La recensione di Ho Visto un Re, il film di Giorgia Farina nelle sale cinematografiche dal 30 aprile distribuito da 01 Distribution.
Arriva nelle sale italiane il 30 aprile, distribuito da 01 Distribution, dopo essere stato presentato in anteprima fuori concorso al 42° Torino Film Festival: Ho Visto un Re, il nuovo film, tanto delicato quanto potente, di Giorgia Farina, la quale intrecciando l’orrore della guerra coloniale italiana in Etiopia con l’incanto dello sguardo infantile, regala allo spettatore un’esperienza cinematografica profondamente toccante e sorprendentemente attuale.
Un’amicizia nella voliera
Ambientato nel 1936, nel pieno della campagna coloniale fascista in Africa Orientale, il film prende ispirazione da un episodio reale ma poco conosciuto della nostra storia: la cattura e deportazione in Italia di membri dell’aristocrazia etiope imprigionati non in strutture ufficiali, ma in luoghi di villeggiatura, caserme dismesse e perfino giardini privati, una delle quali diventa il cuore del racconto.

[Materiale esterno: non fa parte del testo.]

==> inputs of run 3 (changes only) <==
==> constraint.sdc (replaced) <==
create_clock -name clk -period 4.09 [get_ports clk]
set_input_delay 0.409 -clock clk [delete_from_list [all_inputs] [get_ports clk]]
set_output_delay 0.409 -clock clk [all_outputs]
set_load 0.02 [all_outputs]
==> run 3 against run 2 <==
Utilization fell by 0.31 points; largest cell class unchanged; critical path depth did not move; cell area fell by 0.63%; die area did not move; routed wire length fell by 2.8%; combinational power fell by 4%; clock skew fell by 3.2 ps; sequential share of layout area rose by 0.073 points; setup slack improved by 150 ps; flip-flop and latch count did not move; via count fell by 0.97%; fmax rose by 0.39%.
===== src/rtl/smbus_ioexp_pkg.sv =====
// Shared constants for the SMBus I/O-expander register bank:
// register offsets, default reset values and the unmapped-read value.
package smbus_ioexp_pkg;

   localparam logic [7:0] REG_IN0  = 8'h00;
   localparam logic [7:0] REG_IN1  = 8'h01;
   localparam logic [7:0] REG_OUT0 = 8'h02;
   localparam logic [7:0] REG_OUT1 = 8'h03;
   localparam logic [7:0] REG_POL0 = 8'h04;
   localparam logic [7:0] REG_POL1 = 8'h05;
   localparam logic [7:0] REG_CFG0 = 8'h06;
   localparam logic [7:0] REG_CFG1 = 8'h07;

   localparam logic [15:0] OUT_RST_DEF = 16'hFFFF;
   localparam logic [15:0] POL_RST_DEF = 16'h0000;
   localparam logic [15:0] CFG_RST_DEF = 16'hFFFF;

   localparam logic [7:0] RD_UNMAPPED = 8'hFF;

endpackage


===== src/rtl/ioexp_in_filter.sv =====
// Two-flop synchroniser followed by a per-bit stable-count glitch filter.
// A filtered bit follows its synced input only after FILT_CYCLES consecutive differing samples.
module ioexp_in_filter #(
   parameter int WIDTH       = 16,
   parameter int FILT_CYCLES = 4
) (
   input  logic             clk,
   input  logic             nrst,
   input  logic [WIDTH-1:0] din,
   output logic [WIDTH-1:0] dout
);

   logic [WIDTH-1:0] sync1, sync2;

   always_ff @(posedge clk) begin
      if (!nrst) begin
         sync1 <= '1;
         sync2 <= '1;
      end else begin
         sync1 <= din;
         sync2 <= sync1;
      end
   end

   generate
      if (FILT_CYCLES == 0) begin : g_bypass
         assign dout = sync2;
      end else begin : g_filt
         localparam int CW = $clog2(FILT_CYCLES + 1);
         for (genvar i = 0; i < WIDTH; i++) begin : g_bit
            logic [CW-1:0] cnt;
            logic          filt;

            // The flip happens on the sample that would bring the count to FILT_CYCLES,
            // so the counter never exceeds FILT_CYCLES-1 and cannot wrap.
            always_ff @(posedge clk) begin
               if (!nrst) begin
                  cnt  <= '0;
                  filt <= 1'b1;
               end else if (sync2[i] == filt) begin
                  cnt  <= '0;
               end else if (cnt == CW'(FILT_CYCLES - 1)) begin
                  cnt  <= '0;
                  filt <= sync2[i];
               end else begin
                  cnt  <= cnt + 1'b1;
               end
            end

            assign dout[i] = filt;
         end
      end
   endgenerate

endmodule


===== src/rtl/smbus_ioexp_regs.sv =====
// PCA9555-style 16-bit I/O-expander register bank behind an I2C slave front-end:
// filtered inputs, output/polarity/config registers and a snapshot-based change interrupt.
module smbus_ioexp_regs
   import smbus_ioexp_pkg::*;
#(
   parameter int          FILT_CYCLES = 4,
   parameter logic [15:0] OUT_RST     = OUT_RST_DEF,
   parameter logic [15:0] POL_RST     = POL_RST_DEF,
   parameter logic [15:0] CFG_RST     = CFG_RST_DEF
) (
   input  logic        CLK_IN,
   input  logic        RESET_N,
   input  logic [7:0]  OFFSET,
   input  logic [7:0]  WR_DATA,
   input  logic        WRITE_EN,
   input  logic        READ_EN,
   output logic [7:0]  RD_DATA,
   input  logic [15:0] GPIO_IN,
   output logic [15:0] GPIO_OUT,
   output logic [15:0] GPIO_OE,
   output logic        INT_N
);

   logic [15:0] out_r, pol_r, cfg_r, snap_r;
   logic [15:0] filt, in_val;
   logic [7:0]  rd_mux;
   logic        int_flag;

   ioexp_in_filter #(
      .WIDTH      (16),
      .FILT_CYCLES(FILT_CYCLES)
   ) u_in_filter (
      .clk (CLK_IN),
      .nrst(RESET_N),
      .din (GPIO_IN),
      .dout(filt)
   );

   assign in_val   = filt ^ pol_r;
   assign int_flag = |((in_val ^ snap_r) & cfg_r);
   assign GPIO_OUT = out_r;
   assign GPIO_OE  = ~cfg_r;

   always_comb begin
      rd_mux = RD_UNMAPPED;
      case (OFFSET)
         REG_IN0:  rd_mux = in_val[7:0];
         REG_IN1:  rd_mux = in_val[15:8];
         REG_OUT0: rd_mux = out_r[7:0];
         REG_OUT1: rd_mux = out_r[15:8];
         REG_POL0: rd_mux = pol_r[7:0];
         REG_POL1: rd_mux = pol_r[15:8];
         REG_CFG0: rd_mux = cfg_r[7:0];
         REG_CFG1: rd_mux = cfg_r[15:8];
         default:  rd_mux = RD_UNMAPPED;
      endcase
   end

   // Reads sample pre-edge values, so a simultaneous write never leaks into RD_DATA or snap.
   always_ff @(posedge CLK_IN) begin
      if (!RESET_N) begin
         out_r   <= OUT_RST;
         pol_r   <= POL_RST;
         cfg_r   <= CFG_RST;
         snap_r  <= 16'hFFFF;
         RD_DATA <= RD_UNMAPPED;
         INT_N   <= 1'b1;
      end else begin
         if (WRITE_EN) begin
            case (OFFSET)
               REG_OUT0: out_r[7:0]  <= WR_DATA;
               REG_OUT1: out_r[15:8] <= WR_DATA;
               REG_POL0: pol_r[7:0]  <= WR_DATA;
               REG_POL1: pol_r[15:8] <= WR_DATA;
               REG_CFG0: cfg_r[7:0]  <= WR_DATA;
               REG_CFG1: cfg_r[15:8] <= WR_DATA;
               default: ;
            endcase
         end
         if (READ_EN) begin
            RD_DATA <= rd_mux;
            if (OFFSET == REG_IN0) snap_r[7:0]  <= in_val[7:0];
            if (OFFSET == REG_IN1) snap_r[15:8] <= in_val[15:8];
         end
         INT_N <= ~int_flag;
      end
   end

endmodule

In Ho Visto un Re, il giovane Emilio (Marco Fiore), figlio del Podestà (Edoardo Pesce) di un piccolo centro del Nord Italia, scopre nel giardino della casa di famiglia un “ospite” molto particolare: Abraham Imirrù (Gabriel Gougsa), un principe etiope rinchiuso in una gigantesca voliera, come fosse un animale esotico o un trofeo. Incuriosito più che spaventato, Emilio si avvicina spinto da una naturalezza disarmante, e da quel primo incontro nascerà una relazione intensa e immaginifica, in cui il bambino vede nel principe la figura del suo eroe letterario e protagonista delle sue avventure fantastiche: Sandokan.
Ho Visto un Re, il potere della fantasia
Attraverso un approccio narrativo gentile e originale la regista porta sul grande schermo temi universali e complessi come il colonialismo, il razzismo e l’intolleranza, e lo fa scegliendo non la via della denuncia diretta o del crudo realismo, bensì quella dello sguardo sorprendente di un bambino.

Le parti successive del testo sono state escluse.